連合農学研究科アドミッション・ポリシー

(学びの目的)

 連合農学研究科は、ひとつの大学のみでは期待し難い分野を相互に補いつつ、生物生産の維持向上に関する諸科学、生物資源・生物機能の活用と生物素材の保存等にかかわる生物利用科学の深化・発展に資するとともに、それを応用した生物利用科学、環境科学に関する高度の専門的能力と豊かな学識をそなえた研究者を養成し、人類の生活向上のために必須の生物資源開発関連科学の大部分を占める農学の発展のために資することはもちろん、科学の進歩と生物関連産業の諸分野発展に寄与することを目的としています。

(アドミッション・ポリシー)

 教育研究および人材養成の目的をふまえ、連合農学研究科は、以下のような人材を求めています。

 現在、人類は地球環境の破壊、人口の急増、資源の枯渇などのかつてないほどの危機に直面しています。地球上の生物が共存できる環境の維持、安全な食料の確保、 暮らしを支える資源の確保、健康な生活の維持は、われわれの「いのちと暮らし」を支えるために必要不可欠です。農学はまさに「いのちと暮らし」の総合科学といわれるように、 これらの問題解決に繋がる重要な学問分野として位置づけられています。21世紀はまさに農学の時代といっても過言ではありません。
 農学が人類の生存と福祉に、これまで以上に貢献するためには、高度の研究・分析能力を備えた人材の育成が不可欠です。このような社会要請を受け、本研究科では、茨城大学、宇都宮大学、 東京農工大学の農学研究科および農学府での教育を基盤として、日本およびアジアでの中核的な博士課程大学院としての発展を目指し、広い視野、高度な専門知識、理解力、洞察力、実践力を獲得できる創造的で機能性に富んだ教育を追求し、総合的判断力を備え、国際社会に貢献できる高度専門職業人や研究者を養成します。
 本研究科が求める入学者は、国内外を問わず、農学と関連する分野の専門知識や技術を持った学生あるいは社会で活躍中の研究者・技術者で、入学後に携わる研究領域に強い関心と意欲を持っていることが必要です。

生物生産科学専攻(博士課程)

 作物および家畜・家蚕の生理生態、遺伝育種、動植物保護の農業生産に寄与する分野についての研究を通して、学理と技術諸問題の高度かつ深化した教育を行います。植物を対象とする場合は植物生産にかかわる学理をアグロノミ-の見地から総合化し、技術化することを目的とした教育を行います。動物を対象とする場合は動物の持つ機能を効率的に利用する上で必要な学理ならびに技術的問題の解明にあたる際に基礎から応用まで高度かつ広域な視野に立つことができるよう教育を行います。植物の病害虫と雑草防除を対象とする場合は対象の植物ごととして捉えるのではなく、広範な植物の種の共通問題として捉えられるよう教育と研究を行います。
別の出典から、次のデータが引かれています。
`src/rtl/vga_timing_if.sv`:
```
// vga_timing_if: pixel strobe, colour, coordinate and DAC/sync signals of the VGA timing block
interface vga_timing_if;
  logic        i_pix_en;
  logic [3:0]  i_red;
  logic [3:0]  i_green;
  logic [3:0]  i_blue;
  logic [10:0] o_h_coord;
  logic [9:0]  o_v_coord;
  logic        o_disp_enbl;
  logic        o_frame_start;
  logic [3:0]  o_vga_red;
  logic [3:0]  o_vga_green;
  logic [3:0]  o_vga_blue;
  logic        o_hsync;
  logic        o_vsync;
  modport master (
    output i_pix_en, i_red, i_green, i_blue,
    input  o_h_coord, o_v_coord, o_disp_enbl, o_frame_start,
    input  o_vga_red, o_vga_green, o_vga_blue, o_hsync, o_vsync
  );
  modport slave (
    input  i_pix_en, i_red, i_green, i_blue,
    output o_h_coord, o_v_coord, o_disp_enbl, o_frame_start,
    output o_vga_red, o_vga_green, o_vga_blue, o_hsync, o_vsync
  );
endinterface

```
`src/rtl/vga_timing.sv`:
```
// vga_timing: raster counters plus a registered colour/sync stage aligned one pixel strobe behind
module vga_timing #(
  parameter int H_ACTIVE   = 800,
  parameter int H_FP       = 40,
  parameter int H_SYNC     = 128,
  parameter int H_BP       = 88,
  parameter int V_ACTIVE   = 600,
  parameter int V_FP       = 1,
  parameter int V_SYNC     = 4,
  parameter int V_BP       = 23,
  parameter bit H_SYNC_POL = 1'b1,
  parameter bit V_SYNC_POL = 1'b1
) (
  input logic         i_clk,
  input logic         i_rst,
  vga_timing_if.slave vga
);
  localparam int H_TOTAL = H_ACTIVE + H_FP + H_SYNC + H_BP;
  localparam int V_TOTAL = V_ACTIVE + V_FP + V_SYNC + V_BP;
  localparam logic [10:0] H_LAST = 11'(H_TOTAL - 1);
  localparam logic [10:0] H_VIS  = 11'(H_ACTIVE);
  localparam logic [10:0] HS_BEG = 11'(H_ACTIVE + H_FP);
  localparam logic [10:0] HS_END = 11'(H_ACTIVE + H_FP + H_SYNC - 1);
  localparam logic [9:0]  V_LAST = 10'(V_TOTAL - 1);
  localparam logic [9:0]  V_VIS  = 10'(V_ACTIVE);
  localparam logic [9:0]  VS_BEG = 10'(V_ACTIVE + V_FP);
  localparam logic [9:0]  VS_END = 10'(V_ACTIVE + V_FP + V_SYNC - 1);
  logic [10:0] h_cnt;
  logic [9:0]  v_cnt;
  logic        disp, hs_act, vs_act, hsync, vsync;
  logic [3:0]  red, green, blue;
  always_comb begin
    disp   = (h_cnt < H_VIS) && (v_cnt < V_VIS);
    hs_act = (h_cnt >= HS_BEG) && (h_cnt <= HS_END);
    vs_act = (v_cnt >= VS_BEG) && (v_cnt <= VS_END);
  end
  // Stage 2 samples the colour for the coordinate currently shown, so the DAC lags by one strobe
  always_ff @(posedge i_clk)
    if (i_rst) begin
      h_cnt <= '0;
      v_cnt <= '0;
      {red, green, blue} <= 12'h0;
      hsync <= !H_SYNC_POL;
      vsync <= !V_SYNC_POL;
    end else if (vga.i_pix_en) begin
      h_cnt <= (h_cnt == H_LAST) ? '0 : h_cnt + 11'd1;
      if (h_cnt == H_LAST) v_cnt <= (v_cnt == V_LAST) ? '0 : v_cnt + 10'd1;
      hsync <= hs_act ? H_SYNC_POL : !H_SYNC_POL;
      vsync <= vs_act ? V_SYNC_POL : !V_SYNC_POL;
      {red, green, blue} <= disp ? {vga.i_red, vga.i_green, vga.i_blue} : 12'h0;
    end
  assign vga.o_h_coord     = h_cnt;
  assign vga.o_v_coord     = v_cnt;
  assign vga.o_disp_enbl   = disp;
  assign vga.o_frame_start = (h_cnt == '0) && (v_cnt == '0);
  assign vga.o_vga_red     = red;
  assign vga.o_vga_green   = green;
  assign vga.o_vga_blue    = blue;
  assign vga.o_hsync       = hsync;
  assign vga.o_vsync       = vsync;
endmodule

```
`src/flat_wrapper.sv`:
```
// flat-port wrapper written by rule: the top's interface ports become plain ports
module vga_timing_flat 
#(
  parameter int H_ACTIVE   = 800,
  parameter int H_FP       = 40,
  parameter int H_SYNC     = 128,
  parameter int H_BP       = 88,
  parameter int V_ACTIVE   = 600,
  parameter int V_FP       = 1,
  parameter int V_SYNC     = 4,
  parameter int V_BP       = 23,
  parameter bit H_SYNC_POL = 1'b1,
  parameter bit V_SYNC_POL = 1'b1
)
  (i_clk, i_rst, vga_i_pix_en, vga_i_red, vga_i_green, vga_i_blue, vga_o_h_coord, vga_o_v_coord, vga_o_disp_enbl, vga_o_frame_start, vga_o_vga_red, vga_o_vga_green, vga_o_vga_blue, vga_o_hsync, vga_o_vsync);
  vga_timing_if vga_i ();
  input logic i_clk;
  input logic i_rst;
  input wire logic [$bits(vga_i.i_pix_en)-1:0] vga_i_pix_en;
  input wire logic [$bits(vga_i.i_red)-1:0] vga_i_red;
  input wire logic [$bits(vga_i.i_green)-1:0] vga_i_green;
  input wire logic [$bits(vga_i.i_blue)-1:0] vga_i_blue;
  output wire logic [$bits(vga_i.o_h_coord)-1:0] vga_o_h_coord;
  output wire logic [$bits(vga_i.o_v_coord)-1:0] vga_o_v_coord;
  output wire logic [$bits(vga_i.o_disp_enbl)-1:0] vga_o_disp_enbl;
  output wire logic [$bits(vga_i.o_frame_start)-1:0] vga_o_frame_start;
  output wire logic [$bits(vga_i.o_vga_red)-1:0] vga_o_vga_red;
  output wire logic [$bits(vga_i.o_vga_green)-1:0] vga_o_vga_green;
  output wire logic [$bits(vga_i.o_vga_blue)-1:0] vga_o_vga_blue;
  output wire logic [$bits(vga_i.o_hsync)-1:0] vga_o_hsync;
  output wire logic [$bits(vga_i.o_vsync)-1:0] vga_o_vsync;
  assign vga_i.i_pix_en = vga_i_pix_en;
  assign vga_i.i_red = vga_i_red;
  assign vga_i.i_green = vga_i_green;
  assign vga_i.i_blue = vga_i_blue;
  assign vga_o_h_coord = vga_i.o_h_coord;
  assign vga_o_v_coord = vga_i.o_v_coord;
  assign vga_o_disp_enbl = vga_i.o_disp_enbl;
  assign vga_o_frame_start = vga_i.o_frame_start;
  assign vga_o_vga_red = vga_i.o_vga_red;
  assign vga_o_vga_green = vga_i.o_vga_green;
  assign vga_o_vga_blue = vga_i.o_vga_blue;
  assign vga_o_hsync = vga_i.o_hsync;
  assign vga_o_vsync = vga_i.o_vsync;
  vga_timing #(.H_ACTIVE(H_ACTIVE), .H_FP(H_FP), .H_SYNC(H_SYNC), .H_BP(H_BP), .V_ACTIVE(V_ACTIVE), .V_FP(V_FP), .V_SYNC(V_SYNC), .V_BP(V_BP), .H_SYNC_POL(H_SYNC_POL), .V_SYNC_POL(V_SYNC_POL)) u_core (.i_clk(i_clk), .i_rst(i_rst), .vga(vga_i));
endmodule
```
  1. 植物生産科学、動物生産科学、生物制御科学の研究に関心があり、それらの分野での活動を通じて社会的、国際的に貢献したいという意欲を持つ者。
  2. 植物生産科学、動物生産科学、生物制御科学の十分な基礎知識と問題発見解決能力を有し、新しい研究領域に果敢に挑戦する意欲のある者。

応用生命科学専攻(博士課程)

 生命現象の根源をなす生体反応を解析して、人類の生存に必要な物質生産のための基盤を確立するとともに、その応用、開発を行うことを目的とし、生物資源や生物機能の活用、生物素材の保存に関する科学と技術について総合的な教育を行います。
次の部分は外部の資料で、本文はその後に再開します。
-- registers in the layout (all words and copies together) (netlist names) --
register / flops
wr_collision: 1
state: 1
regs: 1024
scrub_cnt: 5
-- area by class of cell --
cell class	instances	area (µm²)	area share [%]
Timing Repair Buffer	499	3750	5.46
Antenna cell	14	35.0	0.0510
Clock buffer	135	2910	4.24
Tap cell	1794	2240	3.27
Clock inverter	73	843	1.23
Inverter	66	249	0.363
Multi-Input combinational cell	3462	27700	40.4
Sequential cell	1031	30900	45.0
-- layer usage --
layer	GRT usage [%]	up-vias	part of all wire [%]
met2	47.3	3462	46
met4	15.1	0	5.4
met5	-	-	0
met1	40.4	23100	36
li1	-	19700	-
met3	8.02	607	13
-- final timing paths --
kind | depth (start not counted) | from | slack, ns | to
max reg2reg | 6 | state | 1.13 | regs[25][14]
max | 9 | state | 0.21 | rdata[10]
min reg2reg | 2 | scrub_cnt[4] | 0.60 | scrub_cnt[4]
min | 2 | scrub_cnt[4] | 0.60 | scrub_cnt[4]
  1. 応用生物化学、生物機能化学の研究に関心があり、それらの分野での活動を通じて社会的、国際的に貢献したいという意欲を持つ者。
  2. 応用生物化学、生物機能化学の十分な基礎知識と問題発見解決能力を有し、新しい研究領域に果敢に挑戦する意欲のある者。

環境資源共生科学専攻(博士課程)

 人口の増加と生産消費の拡大に伴い、限界が明らかとなりつつある地球上の人間の活動の場と、生物資源の特性を科学的に解明し、資源の効率的な生産とその保全、地球環境の保全、更に自然保護の科学を総合的に考究します。また、人間活動に伴い悪化した環境の修復、そのための技術および方法論を合理的に発展させることを教育と研究の課題として捉え、人類が持続的に生きていくために必要な生物圏の科学を、生物資源の持続的な生産と利用ならびに環境保全の総合的な見地から有機的に関連させつつ教育を行います。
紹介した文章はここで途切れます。